Influence of Backbone Rigidity on the Thermotropic Behavior of Side-Chain Liquid Crystalline Polymers Synthesized by Ring-Opening Metathesis Polymerization

Abstract

The effect of backbone flexibility on the mesomorphic behavior of side-chain liquid crystalline polymers synthesized by ring-opening metathesis polymerization was investigated. The synthesis of norbornene and cyclobutene monomers containing a p-nitrostilbene moiety as the mesogenic group and polymerization of these monomers to produce side-chain liquid crystalline polymers with low polydispersities and defined molecular weights was accomplished.

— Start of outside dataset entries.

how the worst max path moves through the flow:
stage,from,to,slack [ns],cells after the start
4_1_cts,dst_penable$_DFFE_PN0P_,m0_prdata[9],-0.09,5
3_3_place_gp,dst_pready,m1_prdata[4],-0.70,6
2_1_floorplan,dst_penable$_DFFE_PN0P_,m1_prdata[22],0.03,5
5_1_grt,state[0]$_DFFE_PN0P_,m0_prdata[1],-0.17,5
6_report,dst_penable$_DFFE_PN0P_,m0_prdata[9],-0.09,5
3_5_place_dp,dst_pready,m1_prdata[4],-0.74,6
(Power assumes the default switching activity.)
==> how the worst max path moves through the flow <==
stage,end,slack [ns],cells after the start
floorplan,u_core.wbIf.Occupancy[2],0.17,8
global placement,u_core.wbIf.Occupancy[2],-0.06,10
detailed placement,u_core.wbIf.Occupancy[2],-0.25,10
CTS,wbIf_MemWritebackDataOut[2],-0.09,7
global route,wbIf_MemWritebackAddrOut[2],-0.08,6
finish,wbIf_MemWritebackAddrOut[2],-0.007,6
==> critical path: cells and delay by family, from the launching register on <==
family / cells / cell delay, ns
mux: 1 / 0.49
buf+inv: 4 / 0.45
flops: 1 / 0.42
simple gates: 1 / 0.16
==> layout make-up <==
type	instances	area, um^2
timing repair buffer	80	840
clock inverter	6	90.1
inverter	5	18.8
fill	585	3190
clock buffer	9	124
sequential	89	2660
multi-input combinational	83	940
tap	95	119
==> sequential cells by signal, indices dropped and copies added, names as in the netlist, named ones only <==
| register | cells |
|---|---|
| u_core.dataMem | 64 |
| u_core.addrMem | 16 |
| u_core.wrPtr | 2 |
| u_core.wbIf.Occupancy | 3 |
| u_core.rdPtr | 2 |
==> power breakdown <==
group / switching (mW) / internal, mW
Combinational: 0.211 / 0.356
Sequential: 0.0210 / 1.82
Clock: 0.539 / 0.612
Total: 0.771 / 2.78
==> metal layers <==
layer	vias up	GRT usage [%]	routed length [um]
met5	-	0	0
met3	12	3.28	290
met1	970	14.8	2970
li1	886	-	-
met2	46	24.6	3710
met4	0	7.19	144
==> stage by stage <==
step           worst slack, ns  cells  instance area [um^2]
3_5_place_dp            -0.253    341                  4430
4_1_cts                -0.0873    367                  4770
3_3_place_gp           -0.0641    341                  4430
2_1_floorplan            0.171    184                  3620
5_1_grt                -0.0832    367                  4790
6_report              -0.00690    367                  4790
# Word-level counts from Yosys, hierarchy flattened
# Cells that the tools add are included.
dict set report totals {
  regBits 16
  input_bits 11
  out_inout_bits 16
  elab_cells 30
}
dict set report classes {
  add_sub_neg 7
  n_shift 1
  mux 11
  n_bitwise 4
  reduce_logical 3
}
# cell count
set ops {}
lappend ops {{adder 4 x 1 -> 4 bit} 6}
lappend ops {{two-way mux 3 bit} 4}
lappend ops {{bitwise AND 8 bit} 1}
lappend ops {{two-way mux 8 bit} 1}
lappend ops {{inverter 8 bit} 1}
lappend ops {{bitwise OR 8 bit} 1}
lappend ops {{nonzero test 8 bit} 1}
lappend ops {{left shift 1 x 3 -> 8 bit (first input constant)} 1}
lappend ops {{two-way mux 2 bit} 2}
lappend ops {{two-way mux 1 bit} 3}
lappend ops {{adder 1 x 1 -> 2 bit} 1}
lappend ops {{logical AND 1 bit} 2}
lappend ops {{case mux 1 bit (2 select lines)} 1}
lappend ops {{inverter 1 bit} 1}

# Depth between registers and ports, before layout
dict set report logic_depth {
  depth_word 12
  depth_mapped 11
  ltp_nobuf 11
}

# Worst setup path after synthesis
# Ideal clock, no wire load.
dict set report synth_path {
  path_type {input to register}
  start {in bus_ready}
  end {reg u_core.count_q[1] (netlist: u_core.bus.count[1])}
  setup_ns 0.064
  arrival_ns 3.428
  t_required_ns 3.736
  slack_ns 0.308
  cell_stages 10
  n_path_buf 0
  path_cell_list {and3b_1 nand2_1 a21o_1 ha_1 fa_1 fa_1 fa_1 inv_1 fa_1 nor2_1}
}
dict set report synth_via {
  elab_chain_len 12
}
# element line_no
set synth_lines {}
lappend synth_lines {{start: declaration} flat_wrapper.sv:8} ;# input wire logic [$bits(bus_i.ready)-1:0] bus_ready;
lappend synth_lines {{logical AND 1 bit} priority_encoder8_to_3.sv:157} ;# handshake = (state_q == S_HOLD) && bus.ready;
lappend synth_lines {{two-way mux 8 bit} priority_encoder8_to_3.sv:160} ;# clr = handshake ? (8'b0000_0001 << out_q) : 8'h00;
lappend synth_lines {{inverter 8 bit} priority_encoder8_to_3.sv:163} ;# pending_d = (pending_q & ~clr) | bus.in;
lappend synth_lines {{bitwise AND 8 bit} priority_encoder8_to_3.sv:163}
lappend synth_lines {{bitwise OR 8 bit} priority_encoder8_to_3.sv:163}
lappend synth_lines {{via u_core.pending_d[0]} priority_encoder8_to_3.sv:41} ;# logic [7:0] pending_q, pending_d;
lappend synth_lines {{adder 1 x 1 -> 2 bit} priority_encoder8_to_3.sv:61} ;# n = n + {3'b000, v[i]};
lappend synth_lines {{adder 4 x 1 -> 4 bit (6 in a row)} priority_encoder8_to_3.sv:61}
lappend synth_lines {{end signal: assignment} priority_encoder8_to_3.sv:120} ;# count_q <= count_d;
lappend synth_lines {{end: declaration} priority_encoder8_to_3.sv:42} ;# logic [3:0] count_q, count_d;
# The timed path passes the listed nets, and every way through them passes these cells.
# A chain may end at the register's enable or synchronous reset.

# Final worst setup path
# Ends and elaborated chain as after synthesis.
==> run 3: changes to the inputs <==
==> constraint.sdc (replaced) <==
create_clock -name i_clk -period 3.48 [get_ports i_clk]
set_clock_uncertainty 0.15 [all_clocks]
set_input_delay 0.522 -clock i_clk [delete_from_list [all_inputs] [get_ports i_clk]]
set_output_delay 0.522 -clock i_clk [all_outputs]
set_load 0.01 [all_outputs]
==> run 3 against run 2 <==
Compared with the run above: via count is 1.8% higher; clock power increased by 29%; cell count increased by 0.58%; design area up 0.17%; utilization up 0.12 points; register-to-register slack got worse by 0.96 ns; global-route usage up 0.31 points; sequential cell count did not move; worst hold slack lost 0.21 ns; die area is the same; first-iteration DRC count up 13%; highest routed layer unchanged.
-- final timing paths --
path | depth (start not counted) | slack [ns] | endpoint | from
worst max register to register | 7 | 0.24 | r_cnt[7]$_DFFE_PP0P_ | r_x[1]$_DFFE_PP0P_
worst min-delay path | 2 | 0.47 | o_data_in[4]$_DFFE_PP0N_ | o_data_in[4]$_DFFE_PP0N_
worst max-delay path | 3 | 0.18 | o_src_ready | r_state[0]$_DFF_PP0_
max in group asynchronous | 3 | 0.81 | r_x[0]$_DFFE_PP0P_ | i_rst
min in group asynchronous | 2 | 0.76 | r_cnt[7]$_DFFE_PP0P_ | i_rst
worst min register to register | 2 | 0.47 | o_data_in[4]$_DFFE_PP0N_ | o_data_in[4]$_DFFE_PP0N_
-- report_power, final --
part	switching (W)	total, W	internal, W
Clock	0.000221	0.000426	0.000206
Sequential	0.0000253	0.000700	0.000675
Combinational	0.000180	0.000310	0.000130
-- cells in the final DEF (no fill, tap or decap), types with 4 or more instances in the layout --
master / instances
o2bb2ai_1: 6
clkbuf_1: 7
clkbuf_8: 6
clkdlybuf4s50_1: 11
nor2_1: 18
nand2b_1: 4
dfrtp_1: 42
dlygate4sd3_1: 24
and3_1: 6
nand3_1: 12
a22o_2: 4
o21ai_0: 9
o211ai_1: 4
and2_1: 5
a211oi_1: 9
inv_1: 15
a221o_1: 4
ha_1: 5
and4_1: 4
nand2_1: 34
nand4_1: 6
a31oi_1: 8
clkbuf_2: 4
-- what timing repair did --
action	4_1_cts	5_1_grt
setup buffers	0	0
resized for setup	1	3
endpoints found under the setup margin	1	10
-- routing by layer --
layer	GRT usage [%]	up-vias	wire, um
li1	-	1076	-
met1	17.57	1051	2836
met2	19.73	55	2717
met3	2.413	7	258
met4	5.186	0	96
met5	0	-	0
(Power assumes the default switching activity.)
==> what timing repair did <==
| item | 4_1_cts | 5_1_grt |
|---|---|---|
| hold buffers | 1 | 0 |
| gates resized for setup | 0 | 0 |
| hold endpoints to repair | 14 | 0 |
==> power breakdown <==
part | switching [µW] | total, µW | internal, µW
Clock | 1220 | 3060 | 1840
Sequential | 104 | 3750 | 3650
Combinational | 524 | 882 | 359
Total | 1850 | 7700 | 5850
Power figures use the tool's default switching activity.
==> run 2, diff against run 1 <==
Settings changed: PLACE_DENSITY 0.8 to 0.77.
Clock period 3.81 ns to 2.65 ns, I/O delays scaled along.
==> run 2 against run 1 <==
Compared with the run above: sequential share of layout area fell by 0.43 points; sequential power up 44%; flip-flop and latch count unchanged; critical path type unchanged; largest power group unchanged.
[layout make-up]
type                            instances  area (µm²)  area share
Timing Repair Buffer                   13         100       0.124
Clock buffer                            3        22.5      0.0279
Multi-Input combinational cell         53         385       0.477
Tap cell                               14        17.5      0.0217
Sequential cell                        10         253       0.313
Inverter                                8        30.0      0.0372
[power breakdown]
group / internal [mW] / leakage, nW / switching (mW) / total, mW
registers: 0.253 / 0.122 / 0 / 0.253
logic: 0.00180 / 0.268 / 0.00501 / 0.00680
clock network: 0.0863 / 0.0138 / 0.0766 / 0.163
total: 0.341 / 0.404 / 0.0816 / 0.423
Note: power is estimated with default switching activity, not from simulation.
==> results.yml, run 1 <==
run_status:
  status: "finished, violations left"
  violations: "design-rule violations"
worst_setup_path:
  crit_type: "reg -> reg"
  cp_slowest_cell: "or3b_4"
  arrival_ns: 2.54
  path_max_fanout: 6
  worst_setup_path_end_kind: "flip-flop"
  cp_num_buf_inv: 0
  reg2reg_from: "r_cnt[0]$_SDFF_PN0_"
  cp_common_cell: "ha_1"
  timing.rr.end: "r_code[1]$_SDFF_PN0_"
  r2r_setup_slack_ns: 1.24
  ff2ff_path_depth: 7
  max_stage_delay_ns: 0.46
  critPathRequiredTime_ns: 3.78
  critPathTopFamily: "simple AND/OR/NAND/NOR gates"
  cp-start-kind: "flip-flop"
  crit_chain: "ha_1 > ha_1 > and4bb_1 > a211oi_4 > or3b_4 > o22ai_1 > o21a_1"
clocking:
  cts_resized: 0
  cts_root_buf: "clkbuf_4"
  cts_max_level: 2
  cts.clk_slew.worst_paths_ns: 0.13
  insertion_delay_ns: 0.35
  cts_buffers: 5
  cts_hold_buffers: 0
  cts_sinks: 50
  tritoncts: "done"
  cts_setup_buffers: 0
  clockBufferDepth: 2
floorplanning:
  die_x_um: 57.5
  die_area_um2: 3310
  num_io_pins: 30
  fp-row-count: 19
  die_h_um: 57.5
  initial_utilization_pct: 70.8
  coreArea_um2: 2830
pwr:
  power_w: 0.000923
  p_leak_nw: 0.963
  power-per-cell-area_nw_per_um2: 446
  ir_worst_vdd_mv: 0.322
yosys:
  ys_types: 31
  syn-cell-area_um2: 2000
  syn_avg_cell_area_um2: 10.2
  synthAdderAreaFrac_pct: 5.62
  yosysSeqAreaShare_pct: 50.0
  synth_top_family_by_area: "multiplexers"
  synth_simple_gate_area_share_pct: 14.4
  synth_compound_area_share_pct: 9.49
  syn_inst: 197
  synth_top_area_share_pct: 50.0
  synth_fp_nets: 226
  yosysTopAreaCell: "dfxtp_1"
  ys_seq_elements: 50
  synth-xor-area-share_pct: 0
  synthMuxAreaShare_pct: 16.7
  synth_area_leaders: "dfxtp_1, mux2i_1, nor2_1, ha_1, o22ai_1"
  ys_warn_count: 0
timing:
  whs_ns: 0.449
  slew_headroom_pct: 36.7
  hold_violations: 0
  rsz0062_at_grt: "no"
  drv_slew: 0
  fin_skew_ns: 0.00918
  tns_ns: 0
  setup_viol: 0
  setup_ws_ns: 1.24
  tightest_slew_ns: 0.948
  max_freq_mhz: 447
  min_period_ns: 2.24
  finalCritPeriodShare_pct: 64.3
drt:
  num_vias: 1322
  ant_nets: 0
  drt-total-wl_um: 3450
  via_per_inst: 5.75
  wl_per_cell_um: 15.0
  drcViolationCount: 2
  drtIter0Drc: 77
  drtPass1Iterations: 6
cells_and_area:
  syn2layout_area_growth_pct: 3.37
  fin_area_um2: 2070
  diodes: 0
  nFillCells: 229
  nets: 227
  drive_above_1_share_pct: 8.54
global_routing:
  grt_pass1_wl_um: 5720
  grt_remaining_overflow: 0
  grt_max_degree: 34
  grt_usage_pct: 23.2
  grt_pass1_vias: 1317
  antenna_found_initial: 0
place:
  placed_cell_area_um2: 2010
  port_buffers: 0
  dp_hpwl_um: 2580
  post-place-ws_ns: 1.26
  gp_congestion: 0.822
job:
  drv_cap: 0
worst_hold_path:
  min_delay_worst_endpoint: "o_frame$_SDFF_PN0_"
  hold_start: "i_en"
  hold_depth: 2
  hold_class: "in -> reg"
### src/rtl/fa_pkg.sv
`default_nettype none
// ---------------------------------------------------------------------------
// fa_pkg : shared width limit and result struct for the fa_if adder family
// Revision: 1.0
// ---------------------------------------------------------------------------
package fa_pkg;

  localparam int WIDTH_MAX = 64;

  typedef struct packed {
    logic                 cout;
    logic [WIDTH_MAX-1:0] sum;
  } fa_result_t;

  function automatic fa_result_t fa_pack(input logic i_cout, input logic [WIDTH_MAX-1:0] i_sum);
    fa_result_t r;
    r.cout = i_cout;
    r.sum  = i_sum;
    return r;
  endfunction

endpackage
`default_nettype wire

### src/rtl/half_adder.sv
`default_nettype none
// ---------------------------------------------------------------------------
// half_adder : combinational one-bit half-adder cell
// Revision: 1.0
// ---------------------------------------------------------------------------
module half_adder (
  input  logic a,
  input  logic b,
  output logic sum,
  output logic carry
);

  assign sum   = a ^ b;
  assign carry = a & b;

endmodule
`default_nettype wire

### src/rtl/fa_if.sv
`default_nettype none
// ---------------------------------------------------------------------------
// fa_if : registered ripple-carry adder built from half-adder cells, 1-cycle latency
// Revision: 1.0
// ---------------------------------------------------------------------------
module fa_if
  import fa_pkg::*;
#(
  parameter int WIDTH = 1
) (
  input  logic             clk,
  input  logic             rst,
  input  logic             in_valid,
  input  logic [WIDTH-1:0] a,
  input  logic [WIDTH-1:0] b,
  input  logic             cin,
  output logic             out_valid,
  output logic [WIDTH-1:0] sum,
  output logic             cout
);

  logic [WIDTH:0]   w_c;
  logic [WIDTH-1:0] w_s1;
  logic [WIDTH-1:0] w_c1;
  logic [WIDTH-1:0] w_c2;
  logic [WIDTH-1:0] w_sum;

  logic             r_valid;
  logic [WIDTH-1:0] r_sum;
  logic             r_cout;

  assign w_c[0] = cin;

  // Each bit: HA1 combines the operands, HA2 folds in the ripple carry.
  for (genvar i = 0; i < WIDTH; i++) begin : g_bit
    half_adder u_ha1 (
      .a     (a[i]),
      .b     (b[i]),
      .sum   (w_s1[i]),
      .carry (w_c1[i])
    );

    half_adder u_ha2 (
      .a     (w_s1[i]),
      .b     (w_c[i]),
      .sum   (w_sum[i]),
      .carry (w_c2[i])
    );

    assign w_c[i+1] = w_c1[i] | w_c2[i];
  end

  // Data registers load only on valid so unknown idle inputs never reach them.
  always_ff @(posedge clk or posedge rst) begin
    if (rst) begin
      r_valid <= 1'b0;
      r_sum   <= '0;
      r_cout  <= 1'b0;
    end else begin
      r_valid <= in_valid;
      if (in_valid) begin
        r_sum  <= w_sum;
        r_cout <= w_c[WIDTH];
      end
    end
  end

  assign out_valid = r_valid;
  assign sum       = r_sum;
  assign cout      = r_cout;

endmodule
`default_nettype wire
**src/rtl/voltage_text_buffer_pkg.sv**
```systemverilog
// Shared constants, state encoding and text/BCD helpers for the voltage text buffer.
package voltage_text_buffer_pkg;

  localparam int unsigned ROWS        = 13;
  localparam int unsigned COLS        = 12;
  localparam int unsigned XY_W        = 8;
  localparam int unsigned LINE_W      = 4;
  localparam int unsigned PIX_W       = 8;
  localparam int unsigned CH_W        = 4;
  localparam int unsigned MV_W        = 12;
  localparam int unsigned BCD_W       = 16;
  localparam int unsigned CNT_W       = 8;
  localparam int unsigned CODE_W      = 7;
  localparam int unsigned CONV_CYCLES = 12;

  localparam logic [7:0] ASCII_SPACE = 8'h20;
  localparam logic [7:0] ASCII_0     = 8'h30;
  localparam logic [7:0] ASCII_DOT   = 8'h2E;
  localparam logic [7:0] ASCII_COLON = 8'h3A;
  localparam logic [7:0] ASCII_C     = 8'h43;
  localparam logic [7:0] ASCII_H     = 8'h48;
  localparam logic [7:0] ASCII_V     = 8'h56;

  typedef enum logic [1:0] {
    ST_INIT    = 2'd0,
    ST_IDLE    = 2'd1,
    ST_CONVERT = 2'd2,
    ST_WRITE   = 2'd3
  } state_t;

  typedef struct packed {
    logic [CH_W-1:0] ch;
    logic [MV_W-1:0] mv;
  } upd_t;

  // Double-dabble correction: every BCD digit >= 5 gets +3 before the shift.
  function automatic logic [BCD_W-1:0] dd_adjust(input logic [BCD_W-1:0] bcd);
    logic [BCD_W-1:0] r;
    r = bcd;
    for (int i = 0; i < 4; i++) begin
      if (r[i*4 +: 4] >= 4'd5) r[i*4 +: 4] = r[i*4 +: 4] + 4'd3;
    end
    return r;
  endfunction

  // Character at a column of "CHnn: d.dddV"; label is the 1-based row number.
  function automatic logic [7:0] text_char(input logic [7:0]       col,
                                           input logic [7:0]       label,
                                           input logic [BCD_W-1:0] bcd);
    logic [7:0] tens;
    logic [7:0] units;
    tens  = label / 8'd10;
    units = label % 8'd10;
    case (col)
      8'd0:    return ASCII_C;
      8'd1:    return ASCII_H;
      8'd2:    return ASCII_0 + tens;
      8'd3:    return ASCII_0 + units;
      8'd4:    return ASCII_COLON;
      8'd5:    return ASCII_SPACE;
      8'd6:    return ASCII_0 + 8'(bcd[15:12]);
      8'd7:    return ASCII_DOT;
      8'd8:    return ASCII_0 + 8'(bcd[11:8]);
      8'd9:    return ASCII_0 + 8'(bcd[7:4]);
      8'd10:   return ASCII_0 + 8'(bcd[3:0]);
      8'd11:   return ASCII_V;
      default: return ASCII_SPACE;
    endcase
  endfunction

endpackage

```
**src/rtl/voltage_text_buffer_font_rom.sv**
```systemverilog
// 8x16 glyph ROM, 128 characters, registered read. Only glyphs the buffer can emit are populated.
module font_rom
  import voltage_text_buffer_pkg::*;
(
  input  logic              clk,
  input  logic              rst_n,
  input  logic [CODE_W-1:0] i_char,
  input  logic [LINE_W-1:0] i_line,
  output logic [PIX_W-1:0]  o_pixel
);

  logic [127:0]     w_glyph;
  logic [6:0]       w_sel;
  logic [PIX_W-1:0] r_pixel;

  // Glyph line 0 sits in the top byte of each 128-bit constant.
  always_comb begin
    w_glyph = '0;
    case (i_char)
      7'h30:   w_glyph = 128'h0000_7CC6_C6CE_DEF6_E6C6_C67C_0000_0000;
      7'h31:   w_glyph = 128'h0000_1838_7818_1818_1818_187E_0000_0000;
      7'h32:   w_glyph = 128'h0000_7CC6_060C_1830_60C0_C6FE_0000_0000;
      7'h33:   w_glyph = 128'h0000_7CC6_0606_3C06_0606_C67C_0000_0000;
      7'h34:   w_glyph = 128'h0000_0C1C_3C6C_CCFE_0C0C_0C1E_0000_0000;
      7'h35:   w_glyph = 128'h0000_FEC0_C0C0_FC06_0606_C67C_0000_0000;
      7'h36:   w_glyph = 128'h0000_3860_C0C0_FCC6_C6C6_C67C_0000_0000;
      7'h37:   w_glyph = 128'h0000_FEC6_0606_0C18_3030_3030_0000_0000;
      7'h38:   w_glyph = 128'h0000_7CC6_C6C6_7CC6_C6C6_C67C_0000_0000;
      7'h39:   w_glyph = 128'h0000_7CC6_C6C6_7E06_0606_0C78_0000_0000;
      7'h2E:   w_glyph = 128'h0000_0000_0000_0000_0018_1800_0000_0000;
      7'h3A:   w_glyph = 128'h0000_0000_1818_0000_0018_1800_0000_0000;
      7'h43:   w_glyph = 128'h0000_3C66_C2C0_C0C0_C0C2_663C_0000_0000;
      7'h48:   w_glyph = 128'h0000_C6C6_C6C6_FEC6_C6C6_C6C6_0000_0000;
      7'h56:   w_glyph = 128'h0000_C6C6_C6C6_C6C6_C66C_3810_0000_0000;
      default: w_glyph = '0;
    endcase
  end

  assign w_sel = {4'(4'd15 - i_line), 3'b000};

  always_ff @(posedge clk or negedge rst_n) begin
    if (!rst_n) r_pixel <= '0;
    else        r_pixel <= w_glyph[w_sel +: 8];
  end

  assign o_pixel = r_pixel;

endmodule

```
**src/rtl/voltage_text_buffer.sv**
```systemverilog
// Per-channel voltage text store: INIT fills default rows, updates are BCD-converted and
// written as "CHnn: d.dddV"; the draw stage reads glyph pixels with 2-clock latency.
module voltage_text_buffer #(
  parameter int unsigned ROWS = voltage_text_buffer_pkg::ROWS,
  parameter int unsigned COLS = voltage_text_buffer_pkg::COLS
) (
  input  logic                                     clk,
  input  logic                                     rst,
  input  logic [voltage_text_buffer_pkg::XY_W-1:0]   text_xy,
  input  logic [voltage_text_buffer_pkg::LINE_W-1:0] text_line,
  output logic [voltage_text_buffer_pkg::PIX_W-1:0]  char_pixel,
  input  logic                                     upd_valid,
  output logic                                     upd_ready,
  input  logic [voltage_text_buffer_pkg::CH_W-1:0]   upd_ch,
  input  logic [voltage_text_buffer_pkg::MV_W-1:0]   upd_mv
);
  import voltage_text_buffer_pkg::*;

  localparam int unsigned DEPTH = ROWS * COLS;
  localparam int unsigned AW    = (DEPTH > 1) ? $clog2(DEPTH) : 1;

  state_t             r_state;
  state_t             w_state_nxt;
  logic [CNT_W-1:0]   r_cnt;
  logic [CNT_W-1:0]   r_row;
  logic [CNT_W-1:0]   r_col;
  upd_t               r_upd;
  logic [BCD_W-1:0]   r_bcd;
  logic [BCD_W-1:0]   w_bcd_adj;
  logic               r_ready;
  logic [CODE_W-1:0]  r_code;
  logic [LINE_W-1:0]  r_line;
  // ASCII is 7-bit, so the store keeps only the bits the font lookup uses.
  logic [CODE_W-1:0]  r_mem [DEPTH];

  logic               w_accept;
  logic               w_cnt_last;
  logic               w_ch_ok;
  logic               w_we;
  logic [AW-1:0]      w_waddr;
  logic [CODE_W-1:0]  w_wdata;
  logic               w_ready_nxt;

  assign w_accept  = upd_valid && r_ready;
  assign w_ch_ok   = (32'(r_upd.ch) < ROWS);
  assign w_bcd_adj = dd_adjust(r_bcd);

  always_comb begin
    w_cnt_last = 1'b0;
    case (r_state)
      ST_INIT:    w_cnt_last = (r_cnt == CNT_W'(DEPTH - 1));
      ST_CONVERT: w_cnt_last = (r_cnt == CNT_W'(CONV_CYCLES - 1));
      ST_WRITE:   w_cnt_last = (r_cnt == CNT_W'(COLS - 1));
      default:    w_cnt_last = 1'b0;
    endcase
  end

  // State register
  always_ff @(posedge clk or negedge rst) begin
    if (!rst) r_state <= ST_INIT;
    else      r_state <= w_state_nxt;
  end

  // Next-state logic
  always_comb begin
    w_state_nxt = r_state;
    case (r_state)
      ST_INIT:    if (w_cnt_last) w_state_nxt = ST_IDLE;
      ST_IDLE:    if (w_accept)   w_state_nxt = ST_CONVERT;
      ST_CONVERT: if (w_cnt_last) w_state_nxt = ST_WRITE;
      ST_WRITE:   if (w_cnt_last) w_state_nxt = ST_IDLE;
      default:    w_state_nxt = ST_INIT;
    endcase
  end

  // Output decode: store write port and next ready value
  always_comb begin
    w_we        = 1'b0;
    w_waddr     = '0;
    w_wdata     = '0;
    w_ready_nxt = (w_state_nxt == ST_IDLE);
    case (r_state)
      ST_INIT: begin
        w_we    = 1'b1;
        w_waddr = AW'(r_cnt);
        w_wdata = CODE_W'(text_char(r_col, r_row + 8'd1, '0));
      end
      ST_WRITE: begin
        w_we    = w_ch_ok;
        w_waddr = AW'(32'(r_upd.ch) * COLS + 32'(r_cnt));
        w_wdata = CODE_W'(text_char(r_cnt, 8'(r_upd.ch) + 8'd1, r_bcd));
      end
      default: ;
    endcase
  end

  // Sequencing counters, captured update and BCD conversion
  always_ff @(posedge clk or negedge rst) begin
    if (!rst) begin
      r_cnt   <= '0;
      r_row   <= '0;
      r_col   <= '0;
      r_upd   <= '0;
      r_bcd   <= '0;
      r_ready <= 1'b0;
    end else begin
      r_ready <= w_ready_nxt;
      case (r_state)
        ST_INIT: begin
          if (w_cnt_last) begin
            r_cnt <= '0;
            r_row <= '0;
            r_col <= '0;
          end else begin
            r_cnt <= r_cnt + 1'b1;
            if (r_col == CNT_W'(COLS - 1)) begin
              r_col <= '0;
              r_row <= r_row + 1'b1;
            end else begin
              r_col <= r_col + 1'b1;
            end
          end
        end
        ST_IDLE: begin
          r_cnt <= '0;
          if (w_accept) begin
            r_upd <= '{ch: upd_ch, mv: upd_mv};
            r_bcd <= '0;
          end
        end
        ST_CONVERT: begin
          r_bcd    <= {w_bcd_adj[BCD_W-2:0], r_upd.mv[MV_W-1]};
          r_upd.mv <= {r_upd.mv[MV_W-2:0], 1'b0};
          r_cnt    <= w_cnt_last ? '0 : r_cnt + 1'b1;
        end
        ST_WRITE: r_cnt <= w_cnt_last ? '0 : r_cnt + 1'b1;
        default:  r_cnt <= '0;
      endcase
    end
  end

  // Character store: no reset, read-before-write on address collision
  always_ff @(posedge clk) begin
    if (w_we) r_mem[w_waddr] <= w_wdata;
  end

  always_ff @(posedge clk or negedge rst) begin
    if (!rst) begin
      r_code <= '0;
      r_line <= '0;
    end else begin
      r_code <= (32'(text_xy) < DEPTH) ? r_mem[AW'(text_xy)] : CODE_W'(ASCII_SPACE);
      r_line <= text_line;
    end
  end

  font_rom u_font_rom (
    .clk     (clk),
    .rst_n   (rst),
    .i_char  (r_code),
    .i_line  (r_line),
    .o_pixel (char_pixel)
  );

  assign upd_ready = r_ready;

endmodule

```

The relatively rigid poly(norbornene)s displayed enantiotropic nematic mesomorphism with glass transitions from 44 to 64 °C and isotropization temperatures between 108 and 121 °C, whereas the more flexible poly(butadiene)s showed enantiotropic smectic A mesomorphism with glass transition temperatures from 14 to 31 °C and isotropization temperatures between 74 and 111 °C. A diblock copolymer containing a 1:1 mixture of the poly(norbornene) and poly(butadiene) also exhibited a smectic A mesophase, clearly demonstrating the dominance of the poly(butadiene) backbone. The dependence of the degree of polymerization and flexible spacer length on the phase transitions of these systems was determined, demonstrating stabilization of the mesophase by both increasing molecular weight and flexible spacer length.